The war in Yemen is taking a particularly dangerous turn this weekend, with U.S. officials saying that Iran is sending an armada of seven to nine ships into Aden in what looks to be both a provocation and an attempt to rearm the Houthi rebels. The Hill has the details:
U.S. officials say they are unsure why Iran is making the brazen move. One theory they have floated is that the Saudi-led coalition has effectively blockaded any air routes into Yemen and there are no other ways to resupply the Houthis.
Another theory is that Iran is trying to distract the coalition from another ship it has tried hard to conceal that is currently docked at Oman — a potential land route for smuggling arms into Yemen.
Yet another theory is that Iran wants to force a confrontation with Saudi Arabia that it believes it will win, because Iran views the Saudi military as weak and suspects the U.S. lacks the willpower to support its Gulf ally.
Earlier this week, Iranian Supreme Leader Ali Khamenei on Twitter taunted Saudi Arabia, calling its military puny and smaller than Israel’s.

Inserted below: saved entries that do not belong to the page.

`src/ulaPkg.sv`:
```
// Processing unit package with widths, data types, ALU opcodes, instruction fields and states
package ulaPkg;
	localparam int WordBits = 16;                   // Data path width
	localparam int RegCount = 8;                    // Register file size
	localparam int ProgDepth = 16;                  // Program store words
	localparam int RegAddrBits = $clog2(RegCount);  // 3 bit register index
	localparam int PcBits = $clog2(ProgDepth);      // 4 bit program address

	typedef logic [WordBits-1:0] wordT;             // Signed data word, two's complement
	typedef logic [RegAddrBits-1:0] regAddrT;
	typedef logic [4:0] opCodeT;                    // ALU control code
	typedef logic [PcBits-1:0] pcT;
	typedef logic [WordBits-1:0] instrT;
	typedef logic [3:0] flagsT;                     // Zero, carry, sign, overflow

	// Flag positions inside flagsT
	localparam int FlagZ = 3;
	localparam int FlagC = 2;
	localparam int FlagS = 1;
	localparam int FlagO = 0;

	localparam flagsT ArithMask = 4'b1111;          // Arithmetic touches every flag
	localparam flagsT ShiftMask = 4'b1110;          // Z, C and S
	localparam flagsT LogicMask = 4'b1010;          // Z and S only
	localparam flagsT NoFlags = 4'b0000;            // Constants, copies, unused codes

	// Instruction layout, fields counted from their lsb
	localparam int HaltBit = 15;
	localparam int OpLsb = 10;
	localparam int DstLsb = 7;
	localparam int SrcALsb = 4;
	localparam int SrcBLsb = 1;

	localparam opCodeT OpAdd = 5'b00000;      // A + B
	localparam opCodeT OpAddInc = 5'b00001;   // A + B + 1
	localparam opCodeT OpInc = 5'b00011;      // A + 1
	localparam opCodeT OpSubDec = 5'b00100;   // A - B - 1
	localparam opCodeT OpSub = 5'b00101;      // A - B
	localparam opCodeT OpDec = 5'b00110;      // A - 1
	localparam opCodeT OpShl = 5'b01000;      // Logical shift left
	localparam opCodeT OpSar = 5'b01001;      // Arithmetic shift right
	localparam opCodeT OpZero = 5'b10000;
	localparam opCodeT OpAnd = 5'b10001;
	localparam opCodeT OpNotAAndB = 5'b10010;
	localparam opCodeT OpCopyB = 5'b10011;
	localparam opCodeT OpAAndNotB = 5'b10100;
	localparam opCodeT OpCopyA = 5'b10101;
	localparam opCodeT OpXor = 5'b10110;
	localparam opCodeT OpOr = 5'b10111;
	localparam opCodeT OpNor = 5'b11000;
	localparam opCodeT OpXnor = 5'b11001;
	localparam opCodeT OpNotA = 5'b11010;
	localparam opCodeT OpNotAOrB = 5'b11011;
	localparam opCodeT OpNotB = 5'b11100;
	localparam opCodeT OpAOrNotB = 5'b11101;
	localparam opCodeT OpNand = 5'b11110;
	localparam opCodeT OpOne = 5'b11111;

	typedef enum logic [1:0] {SeqIdle, SeqFetch, SeqExec, SeqWrite} seqStateT;
endpackage

```
`src/ulaBus.sv`:
```
// ALU bus linking register operands, sequencer control code and ALU result and flags
interface ulaBus;
	ulaPkg::wordT opA;         // Operand A from the register file
	ulaPkg::wordT opB;         // Operand B from the register file
	ulaPkg::opCodeT control;   // Opcode of the instruction in flight
	ulaPkg::wordT result;      // Combinational ALU result
	ulaPkg::flagsT flags;      // Registered status flags

	modport regSide (
		output opA,
		output opB
	);

	modport ctlSide (
		output control
	);

	modport aluSide (
		input opA,
		input opB,
		input control,
		output result,
		output flags
	);
endinterface

```
`src/ula.sv`:
```
// ALU computing all 32 control codes with a flag register loaded per operation class
module ula (
	input logic clk,
	input logic rstN,
	ulaBus.aluSide bus,
	input logic flagsWe
);
	localparam int Msb = ulaPkg::WordBits - 1;

	ulaPkg::wordT res;
	ulaPkg::wordT bEff;               // B as used by arithmetic, 1 for inc and dec
	logic [ulaPkg::WordBits:0] wide;  // Bit 16 holds carry or borrow
	logic isSub;
	logic carryBit;
	logic ovfBit;
	ulaPkg::flagsT updMask;
	ulaPkg::flagsT cand;
	ulaPkg::flagsT flagsQ;

	always_comb begin
		res = ulaPkg::wordT'(bus.control);  // Unused codes echo the control code
		bEff = bus.opB;
		wide = '0;
		isSub = 1'b0;
		carryBit = 1'b0;
		updMask = ulaPkg::NoFlags;
		case (bus.control)
			ulaPkg::OpAdd, ulaPkg::OpAddInc, ulaPkg::OpInc: begin
				if (bus.control == ulaPkg::OpInc)
					bEff = ulaPkg::wordT'(1);
				wide = {1'b0, bus.opA} + {1'b0, bEff};
				if (bus.control == ulaPkg::OpAddInc)
					wide = wide + 1'b1;   // Carry in
				updMask = ulaPkg::ArithMask;
			end
			ulaPkg::OpSubDec, ulaPkg::OpSub, ulaPkg::OpDec: begin
				if (bus.control == ulaPkg::OpDec)
					bEff = ulaPkg::wordT'(1);
				wide = {1'b0, bus.opA} - {1'b0, bEff};  // Wraps, so bit 16 is the borrow
				if (bus.control == ulaPkg::OpSubDec)
					wide = wide - 1'b1;
				isSub = 1'b1;
				updMask = ulaPkg::ArithMask;
			end
			ulaPkg::OpShl: begin
				res = bus.opA << 1;
				carryBit = bus.opA[Msb];    // Bit shifted out on the left
				updMask = ulaPkg::ShiftMask;
			end
			ulaPkg::OpSar: begin
				res = ulaPkg::wordT'($signed(bus.opA) >>> 1);  // Sign bit kept
				carryBit = bus.opA[0];
				updMask = ulaPkg::ShiftMask;
			end
			ulaPkg::OpZero: res = '0;
			ulaPkg::OpCopyB: res = bus.opB;
			ulaPkg::OpOne: res = ulaPkg::wordT'(1);
			ulaPkg::OpAnd: res = bus.opA & bus.opB;
			ulaPkg::OpNotAAndB: res = ~bus.opA & bus.opB;
			ulaPkg::OpAAndNotB: res = bus.opA & ~bus.opB;
			ulaPkg::OpCopyA: res = bus.opA;
			ulaPkg::OpXor: res = bus.opA ^ bus.opB;
			ulaPkg::OpOr: res = bus.opA | bus.opB;
			ulaPkg::OpNor: res = ~bus.opA & ~bus.opB;
			ulaPkg::OpXnor: res = ~(bus.opA ^ bus.opB);
			ulaPkg::OpNotA: res = ~bus.opA;
			ulaPkg::OpNotAOrB: res = ~bus.opA | bus.opB;
			ulaPkg::OpNotB: res = ~bus.opB;
			ulaPkg::OpAOrNotB: res = bus.opA | ~bus.opB;
			ulaPkg::OpNand: res = ~bus.opA | ~bus.opB;
			default: ;
		endcase
		// Logic class is every code from 10001 up except copy of B and the constant one
		if (bus.control[4]
				&& !(bus.control inside {ulaPkg::OpZero, ulaPkg::OpCopyB, ulaPkg::OpOne}))
			updMask = ulaPkg::LogicMask;
		if (updMask == ulaPkg::ArithMask) begin
			res = wide[Msb:0];
			carryBit = wide[ulaPkg::WordBits];
		end
		// Signed overflow: result sign departs from A when the operand signs allow it
		if (isSub)
			ovfBit = (bus.opA[Msb] != bEff[Msb]) && (res[Msb] != bus.opA[Msb]);
		else
			ovfBit = (bus.opA[Msb] == bEff[Msb]) && (res[Msb] != bus.opA[Msb]);
		cand[ulaPkg::FlagZ] = (res == '0);
		cand[ulaPkg::FlagC] = carryBit;
		cand[ulaPkg::FlagS] = res[Msb];
		cand[ulaPkg::FlagO] = ovfBit;
	end

	always_ff @(posedge clk or negedge rstN) begin
		if (!rstN)
			flagsQ <= '0;
		else if (flagsWe)
			flagsQ <= (cand & updMask) | (flagsQ & ~updMask);  // Untouched flags hold
	end

	assign bus.result = res;
	assign bus.flags = flagsQ;

	// Flags must stay known through every write-back once out of reset
	flagsKnown: assert property (@(posedge clk) disable iff (!rstN) !$isunknown(flagsQ));
endmodule

```
`src/regFile.sv`:
```
// Register file of eight words with two operand read ports, one debug read and one write port
module regFile (
	input logic clk,
	input logic rstN,
	ulaBus.regSide bus,
	input ulaPkg::regAddrT rdAddrA,
	input ulaPkg::regAddrT rdAddrB,
	input logic wrEn,
	input ulaPkg::regAddrT wrAddr,
	input ulaPkg::wordT wrData,
	input ulaPkg::regAddrT dbgAddr,
	output ulaPkg::wordT dbgData
);
	ulaPkg::wordT regs [ulaPkg::RegCount];

	// Preload or write-back, chosen upstream
	always_ff @(posedge clk or negedge rstN) begin
		if (!rstN)
			regs <= '{default: '0};          // All registers start at 0
		else if (wrEn)
			regs[wrAddr] <= wrData;
	end

	assign bus.opA = regs[rdAddrA];  // Combinational reads
	assign bus.opB = regs[rdAddrB];
	assign dbgData = regs[dbgAddr];  // Read back for the outside world
endmodule

```
`src/progMem.sv`:
```
// Program store of sixteen instructions, written from outside and read by the program counter
module progMem (
	input logic clk,
	input logic we,
	input ulaPkg::pcT wrAddr,
	input ulaPkg::instrT wrData,
	input ulaPkg::pcT rdAddr,
	output ulaPkg::instrT rdData
);
	ulaPkg::instrT mem [ulaPkg::ProgDepth];

	always_ff @(posedge clk) begin
		if (we)
			mem[wrAddr] <= wrData;   // Loading only while idle
	end

	assign rdData = mem[rdAddr];   // Async read, latched by the sequencer in fetch
endmodule

```
`src/pcCounter.sv`:
```
// Program counter with clear, step and detection of the last program address
module pcCounter (
	input logic clk,
	input logic rstN,
	input logic clear,
	input logic step,
	output ulaPkg::pcT pc,
	output logic atLast
);
	localparam ulaPkg::pcT LastAddr = ulaPkg::pcT'(ulaPkg::ProgDepth - 1);

	always_ff @(posedge clk or negedge rstN) begin
		if (!rstN)
			pc <= '0;
		else if (clear)
			pc <= '0;             // New run starts at address 0
		else if (step)
			pc <= pc + 1'b1;
	end

	assign atLast = (pc == LastAddr);  // No wrap past the end

	// Sequencer clears only in idle and steps only in write-back
	stepClearExcl: assert property (@(posedge clk) disable iff (!rstN) !(step && clear));
endmodule

```
`src/seqControl.sv`:
```
// Sequencer FSM stepping each instruction through fetch, execute and write-back
module seqControl (
	input logic clk,
	input logic rstN,
	input logic start,
	input ulaPkg::instrT instr,
	input logic atLast,
	output logic pcClear,
	output logic pcStep,
	output logic regWrEn,
	output logic flagsWe,
	output logic busy,
	output logic done,
	output ulaPkg::regAddrT rdAddrA,
	output ulaPkg::regAddrT rdAddrB,
	output ulaPkg::regAddrT wrAddr,
	ulaBus.ctlSide bus
);
	ulaPkg::seqStateT state;
	ulaPkg::seqStateT nextState;
	ulaPkg::instrT instrQ;      // Instruction in flight
	logic stopRun;

	assign stopRun = instrQ[ulaPkg::HaltBit] | atLast;  // Halt bit or end of program

	always_comb begin
		nextState = state;
		case (state)
			ulaPkg::SeqIdle: if (start) nextState = ulaPkg::SeqFetch;  // Start ignored elsewhere
			ulaPkg::SeqFetch: nextState = ulaPkg::SeqExec;
			ulaPkg::SeqExec: nextState = ulaPkg::SeqWrite;
			ulaPkg::SeqWrite: nextState = stopRun ? ulaPkg::SeqIdle : ulaPkg::SeqFetch;
			default: nextState = ulaPkg::SeqIdle;
		endcase
	end

	always_ff @(posedge clk or negedge rstN) begin
		if (!rstN) begin
			state <= ulaPkg::SeqIdle;
			done <= 1'b0;
		end else begin
			state <= nextState;
			done <= (state == ulaPkg::SeqWrite) && stopRun;  // One cycle after last write
		end
	end

	always_ff @(posedge clk) begin
		if (state == ulaPkg::SeqFetch)
			instrQ <= instr;
	end

	// Fields held stable through execute and write-back
	assign rdAddrA = instrQ[ulaPkg::SrcALsb +: ulaPkg::RegAddrBits];
	assign rdAddrB = instrQ[ulaPkg::SrcBLsb +: ulaPkg::RegAddrBits];
	assign wrAddr = instrQ[ulaPkg::DstLsb +: ulaPkg::RegAddrBits];
	assign bus.control = instrQ[ulaPkg::OpLsb +: $bits(ulaPkg::opCodeT)];

	assign pcClear = (state == ulaPkg::SeqIdle) && start;
	assign pcStep = (state == ulaPkg::SeqWrite) && !stopRun;
	assign regWrEn = (state == ulaPkg::SeqWrite);
	assign flagsWe = (state == ulaPkg::SeqWrite);  // Flags and result commit together
	assign busy = (state != ulaPkg::SeqIdle);

	// A run only ends from write-back and leaves the unit idle
	doneAfterWrite: assert property (@(posedge clk) disable iff (!rstN)
		done |-> $past(state) == ulaPkg::SeqWrite && state == ulaPkg::SeqIdle);
endmodule

```
`src/procUnit.sv`:
```
// Multicycle processing unit top level joining sequencer, program store, registers and ALU
module procUnit (
	input logic clk,
	input logic rstN,
	input logic progWe,
	input ulaPkg::pcT progAddr,
	input ulaPkg::instrT progData,
	input logic regWe,
	input ulaPkg::regAddrT regWrAddr,
	input ulaPkg::wordT regWrData,
	input ulaPkg::regAddrT regRdAddr,
	output ulaPkg::wordT regRdData,
	input logic start,
	output logic busy,
	output logic done,
	output ulaPkg::flagsT flags
);
	ulaBus bus ();

	ulaPkg::pcT pc;
	ulaPkg::instrT instr;
	logic atLast;
	logic pcClear;
	logic pcStep;
	logic seqWrEn;
	logic flagsWe;
	ulaPkg::regAddrT rdAddrA;
	ulaPkg::regAddrT rdAddrB;
	ulaPkg::regAddrT seqWrAddr;
	logic wrEn;
	ulaPkg::regAddrT wrAddr;
	ulaPkg::wordT wrData;

	// Write port goes to write-back during a run, to preload when idle
	assign wrEn = busy ? seqWrEn : regWe;
	assign wrAddr = busy ? seqWrAddr : regWrAddr;
	assign wrData = busy ? bus.result : regWrData;
	assign flags = bus.flags;

	ula alu (.clk(clk), .rstN(rstN), .bus(bus.aluSide), .flagsWe(flagsWe));

	regFile regs (
		.clk(clk), .rstN(rstN), .bus(bus.regSide),
		.rdAddrA(rdAddrA), .rdAddrB(rdAddrB),
		.wrEn(wrEn), .wrAddr(wrAddr), .wrData(wrData),
		.dbgAddr(regRdAddr), .dbgData(regRdData)
	);

	progMem prog (
		.clk(clk), .we(progWe && !busy), .wrAddr(progAddr), .wrData(progData),
		.rdAddr(pc), .rdData(instr)
	);

	pcCounter pcCnt (
		.clk(clk), .rstN(rstN), .clear(pcClear), .step(pcStep), .pc(pc), .atLast(atLast)
	);

	seqControl seq (
		.clk(clk), .rstN(rstN), .start(start), .instr(instr), .atLast(atLast),
		.pcClear(pcClear), .pcStep(pcStep), .regWrEn(seqWrEn), .flagsWe(flagsWe),
		.busy(busy), .done(done), .rdAddrA(rdAddrA), .rdAddrB(rdAddrB),
		.wrAddr(seqWrAddr), .bus(bus.ctlSide)
	);
endmodule

```
`config.mk`:
```
export PLATFORM = sky130hd
export DESIGN_NAME = procUnit
export DESIGN_NICKNAME = d
export VERILOG_FILES = /design/src/ulaPkg.sv /design/src/ulaBus.sv /design/src/ula.sv /design/src/regFile.sv /design/src/progMem.sv /design/src/pcCounter.sv /design/src/seqControl.sv /design/src/procUnit.sv
export SDC_FILE = /design/constraint.sdc
export NUM_CORES = 1
export LEC_CHECK = 0
export ABC_AREA = 1
export BUFFER_PORTS_ARGS = -buffer_cell sky130_fd_sc_hd__buf_2
export CAP_MARGIN = 40
export CORE_ASPECT_RATIO = 0.8
export CORE_MARGIN = 3
export CORE_UTILIZATION = 45
export CTS_BUF_LIST = sky130_fd_sc_hd__clkbuf_8 sky130_fd_sc_hd__clkbuf_16
export DETAILED_ROUTE_END_ITERATION = 10
export SYNTH_ARGS = -nofsm -noshare
export SYNTH_HDL_FRONTEND = slang
export SYNTH_SLANG_ARGS = --single-unit
```
`constraint.sdc`:
```
create_clock -name clk -period 9 [get_ports clk]
set_input_delay 1.35 -clock clk [delete_from_list [all_inputs] [get_ports clk]]
set_output_delay 1.35 -clock clk [all_outputs]
set_load 0.05 [all_outputs]
```
* After elaboration in Yosys (flattened, before gate mapping) *
Memories as Yosys holds them, arrays and structs flattened. A register that Yosys moved wholly into a read port is not among the register bits.
Index checks and enable logic that the tools add are counted.

word-level totals
  bits in registers = 139
  bits in writable memories = 256
  input bits = 47
  output and inout port bits = 22
  memories kept = 1

memories
  name      depth  width  rd ports  clocked after memory_dff  write ports  RTL line       text
  prog.mem  16     16     1         1                         1            progMem.sv:10  ulaPkg::instrT mem [ulaPkg::ProgDepth];

operators by class
  add/subtract/negate cells = 5
  order comparisons = 5
  equal/unequal tests = 32
  multiplexer cells = 38
  bitwise gates (word level) = 21
  reductions and logical operators = 21

operator list
  operator                                            count
  case mux 16 bit (18 select lines)                   1
  2-to-1 mux 16 bit                                   13
  binary-select mux 16 bit (select 3 bit)             3
  bitwise mux 128 bit                                 1
  == test 5 bit, second input constant                16
  AND 16 bit                                          4
  OR 16 bit                                           4
  demux 16 bit (select 3 bit)                         1
  NOT 16 bit                                          3
  2-to-1 mux 17 bit                                   2
  case mux 17 bit (2 select lines)                    1
  case mux 16 bit (2 select lines)                    1
  adder 16 x 16 -> 17 bit                             1
  adder 17 x 1 -> 17 bit, second input constant       1
  subtractor 16 x 16 -> 17 bit                        1
  subtractor 17 x 1 -> 17 bit, second input constant  1
  >= comparator 4 bit, second input constant          4
  zero test 16 bit                                    1
  NOT 3 -> 4 bit                                      4
  bitwise XOR 16 bit                                  1
  == test 5 x 3 -> 1 bit, second input constant       3
  2-to-1 mux 4 bit                                    3
  == test 5 x 4 -> 1 bit, second input constant       2
  AND 4 bit                                           2
  28 further kinds                                    48

* Logic depth before layout (Yosys ltp) *
  depth after elaboration = 16
  gate-level depth with buffers = 31

* Cells and area by module *
A second synthesis with hierarchy kept.

unflattened totals
  cell total of the unflattened synthesis = 3954
  area, all modules = 27087.2 um^2

by module, submodules not included
  module      times used  cells an instance  area each (um^2)  sequential area each (um^2)
  progMem     1           1060               11065.6           7687.4
  regFile     1           1463               8705.8            3203.1
  ula         1           1282               6063.3            100.1
  seqControl  1           56                 767.0             525.5
  procUnit    1           67                 274.0             0.0
  pcCounter   1           26                 211.5             100.1

* Worst setup path before layout *
No wires, ideal clock.

  path type = input to output
  from = input port regRdAddr[0]
  to = output port regRdData[14]
  arrival time = 3.151 ns
  data required time = 7.650 ns
  slack = 4.499 ns
  stages on the path = 8
  path buffers = 3
  cell sequence = clkbuf_1 inv_1 clkbuf_1 clkbuf_1 nand2_1 o21ai_0 a21oi_1 a31oi_1

on the way
  word-level cells in the longest chain between the ends = 4

RTL lines
  element                                                RTL line        text
  start, declared                                        procUnit.sv:11  input ulaPkg::regAddrT regRdAddr,
  NOT 3 -> 4 bit (not written as such)                   regFile.sv:26   assign dbgData = regs[dbgAddr];
  binary-select mux 16 bit (select 3 bit)                regFile.sv:26
  2-to-1 mux 16 bit (not written as such) (2 in series)  regFile.sv:26
  end, declared                                          procUnit.sv:12  output ulaPkg::wordT regRdData,

Every way passes these cells. The select of a mux whose other input is x is not followed.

It would be hard to imagine the Saudis standing down after they have committed as much as they already have. So if the Iranians want to push this, we could soon be looking at a direct confrontation flaring up between the major powers in the Sunni-Shi’a conflict that has been on a low boil across the Middle East.
The United States has not been actively participating in the naval blockade that the Saudis and Egyptians have set up around Yemen, though the U.S. Navy did ‘consensually board’ a Panamanian vessel in the Red Sea suspected of running arms last week. And the United States has been providing logistical and intelligence support for Saudi Arabia’s air strikes—now already in their fourth week.
Further down the road, if the Iranians’ calculations about relative military might prove correct and the Saudis suffer setbacks, this would present President Obama with an unappetizing choice: directly order attacks on Iranian ships and risk scuttling his long sought-after nuclear deal, or do nothing and watch our Saudi allies flounder.
This latest move must really look like a win-win proposition for Tehran.